En este trabajo ha participado la investigadora del instituto DaSCI, Universidad de Granada Natalia Díaz, en colaboración con varios centros de investigación y fundaciones de Estados Unidos, Canadá, Alemania y Reino Unido, entre los que se encuentra el Massachusetts Institute of Technology (MIT).
Para abordar este problema, el equipo ha utilizado una red generativa adversarial (pix2pixHD) que crea imágenes de satélite sintéticas de inundaciones futuras o el resultado de acciones positivas como la reforestación. Aunque el modelo es capaz de generar imágenes realistas, tiende a 'alucinar' inundaciones en áreas incorrectas.
La solución propuesta a este problema combina aprendizaje profundo con mapas de segmentación generados por modelos de inundación basados en la física.
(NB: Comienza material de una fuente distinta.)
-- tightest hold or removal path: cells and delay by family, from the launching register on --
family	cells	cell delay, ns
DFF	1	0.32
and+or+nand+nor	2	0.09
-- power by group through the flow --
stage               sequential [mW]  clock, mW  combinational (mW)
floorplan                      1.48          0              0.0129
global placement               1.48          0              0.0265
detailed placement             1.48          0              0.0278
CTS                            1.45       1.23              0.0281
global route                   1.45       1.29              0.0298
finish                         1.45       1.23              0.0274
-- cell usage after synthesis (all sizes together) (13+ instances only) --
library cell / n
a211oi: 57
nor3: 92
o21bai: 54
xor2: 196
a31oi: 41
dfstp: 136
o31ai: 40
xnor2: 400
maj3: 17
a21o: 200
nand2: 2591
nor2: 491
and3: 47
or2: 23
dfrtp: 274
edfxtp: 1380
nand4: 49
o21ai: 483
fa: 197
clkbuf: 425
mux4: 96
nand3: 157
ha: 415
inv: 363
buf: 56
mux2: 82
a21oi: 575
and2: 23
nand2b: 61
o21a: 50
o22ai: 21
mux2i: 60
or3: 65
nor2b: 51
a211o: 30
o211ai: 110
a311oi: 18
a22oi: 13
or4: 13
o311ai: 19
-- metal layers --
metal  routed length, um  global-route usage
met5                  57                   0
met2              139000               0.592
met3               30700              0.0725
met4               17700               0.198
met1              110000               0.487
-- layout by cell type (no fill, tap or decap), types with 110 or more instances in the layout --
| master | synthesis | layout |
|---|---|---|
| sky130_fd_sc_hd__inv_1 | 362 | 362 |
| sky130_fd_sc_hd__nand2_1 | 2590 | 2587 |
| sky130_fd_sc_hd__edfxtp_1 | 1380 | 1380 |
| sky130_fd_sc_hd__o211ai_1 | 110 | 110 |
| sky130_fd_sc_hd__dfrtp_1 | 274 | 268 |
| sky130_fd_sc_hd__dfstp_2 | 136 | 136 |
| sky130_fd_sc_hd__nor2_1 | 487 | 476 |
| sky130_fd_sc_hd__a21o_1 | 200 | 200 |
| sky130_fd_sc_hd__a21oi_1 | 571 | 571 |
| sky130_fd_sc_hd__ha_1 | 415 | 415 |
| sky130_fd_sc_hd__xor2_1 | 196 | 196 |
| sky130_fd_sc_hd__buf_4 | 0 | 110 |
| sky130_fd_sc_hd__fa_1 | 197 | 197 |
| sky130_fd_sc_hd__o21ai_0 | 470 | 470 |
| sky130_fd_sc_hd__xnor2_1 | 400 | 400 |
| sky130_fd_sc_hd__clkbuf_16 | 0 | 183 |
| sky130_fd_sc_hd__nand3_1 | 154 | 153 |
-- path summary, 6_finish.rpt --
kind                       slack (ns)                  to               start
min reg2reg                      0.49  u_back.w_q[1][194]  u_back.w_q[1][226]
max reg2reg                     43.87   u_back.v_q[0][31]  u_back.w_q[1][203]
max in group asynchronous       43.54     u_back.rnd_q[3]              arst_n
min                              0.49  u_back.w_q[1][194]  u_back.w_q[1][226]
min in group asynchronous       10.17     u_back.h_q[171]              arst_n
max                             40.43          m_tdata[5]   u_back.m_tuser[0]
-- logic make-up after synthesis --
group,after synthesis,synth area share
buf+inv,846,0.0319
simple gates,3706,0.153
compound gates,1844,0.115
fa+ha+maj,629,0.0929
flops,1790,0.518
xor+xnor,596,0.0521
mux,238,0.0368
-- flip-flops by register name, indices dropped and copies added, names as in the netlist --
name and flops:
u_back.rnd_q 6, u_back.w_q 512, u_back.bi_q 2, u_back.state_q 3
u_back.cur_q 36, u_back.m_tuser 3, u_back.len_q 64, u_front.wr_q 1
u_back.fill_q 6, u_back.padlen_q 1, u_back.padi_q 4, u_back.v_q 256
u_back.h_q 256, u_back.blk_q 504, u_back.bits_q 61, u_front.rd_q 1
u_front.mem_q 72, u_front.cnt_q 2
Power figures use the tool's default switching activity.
### src/hdl/bcdclk_pkg.sv
// Package for the BCD clock with alarm: item codes, tdata layout, time digit
// type and the one-second BCD increment. No dependencies.
package bcdclk_pkg;

    // Configuration
    localparam int TPS_W = 16;
    localparam logic [TPS_W-1:0] TPS_RESET = 16'd1000;

    // Stream widths
    localparam int S_DATA_W = 24;
    localparam int S_USER_W = 2;
    localparam int M_DATA_W = 24;

    // Time digits occupy the low bits of both tdata words
    localparam int TIME_W    = 20;
    localparam int ST_LSB    = 13;
    localparam int SU_LSB    = 16;
    localparam int VALID_BIT = 20;
    localparam int ARMED_BIT = 21;
    localparam int EVENT_BIT = 22;

    typedef enum logic [S_USER_W-1:0] {
        MODE_TICK      = 2'd0,
        MODE_SET_TIME  = 2'd1,
        MODE_SET_ALARM = 2'd2,
        MODE_TOGGLE    = 2'd3
    } mode_t;

    // Declared from the top bit down so hour_tens sits at bit 0
    typedef struct packed {
        logic [3:0] second_units;
        logic [2:0] second_tens;
        logic [3:0] minute_units;
        logic [2:0] minute_tens;
        logic [3:0] hour_units;
        logic [1:0] hour_tens;
    } clock_time_t;

    // One-second increment with BCD carries; hours wrap from 23 to 00.
    // Out-of-range digits wrap at the threshold compares.
    function automatic clock_time_t advance_second(input clock_time_t t);
        clock_time_t n;
        n = t;
        if (t.second_units < 4'd9) begin
            n.second_units = t.second_units + 4'd1;
        end else begin
            n.second_units = '0;
            if (t.second_tens < 3'd5) begin
                n.second_tens = t.second_tens + 3'd1;
            end else begin
                n.second_tens = '0;
                if (t.minute_units < 4'd9) begin
                    n.minute_units = t.minute_units + 4'd1;
                end else begin
                    n.minute_units = '0;
                    if (t.minute_tens < 3'd5) begin
                        n.minute_tens = t.minute_tens + 3'd1;
                    end else begin
                        n.minute_tens = '0;
                        if (t.hour_tens >= 2'd2 && t.hour_units >= 4'd3) begin
                            n.hour_tens  = '0;
                            n.hour_units = '0;
                        end else if (t.hour_units >= 4'd9) begin
                            n.hour_units = '0;
                            n.hour_tens  = t.hour_tens + 2'd1;
                        end else begin
                            n.hour_units = t.hour_units + 4'd1;
                        end
                    end
                end
            end
        end
        return n;
    endfunction

endpackage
Este enfoque mejorado no solo supera al modelo de aprendizaje profundo puro, sino también a soluciones manuales, al reducir significativamente los errores de predicción y mejorar la fiabilidad de las imágenes.
El equipo científico ha evaluado la capacidad de generalización de su método utilizando distintos conjuntos de datos de teledetección y eventos climáticos, incluyendo la reforestación y la fusión del hielo marino ártico.
De la misma forma, ha puesto a disposición de la comunidad científica su código, nueva métrica y un extenso conjunto de datos, que incluye más de 30.000 tripletas de imágenes HD etiquetadas para traducción de imagen a imagen guiada por segmentación, equivalente a 5,5 millones de imágenes a resolución 128x128.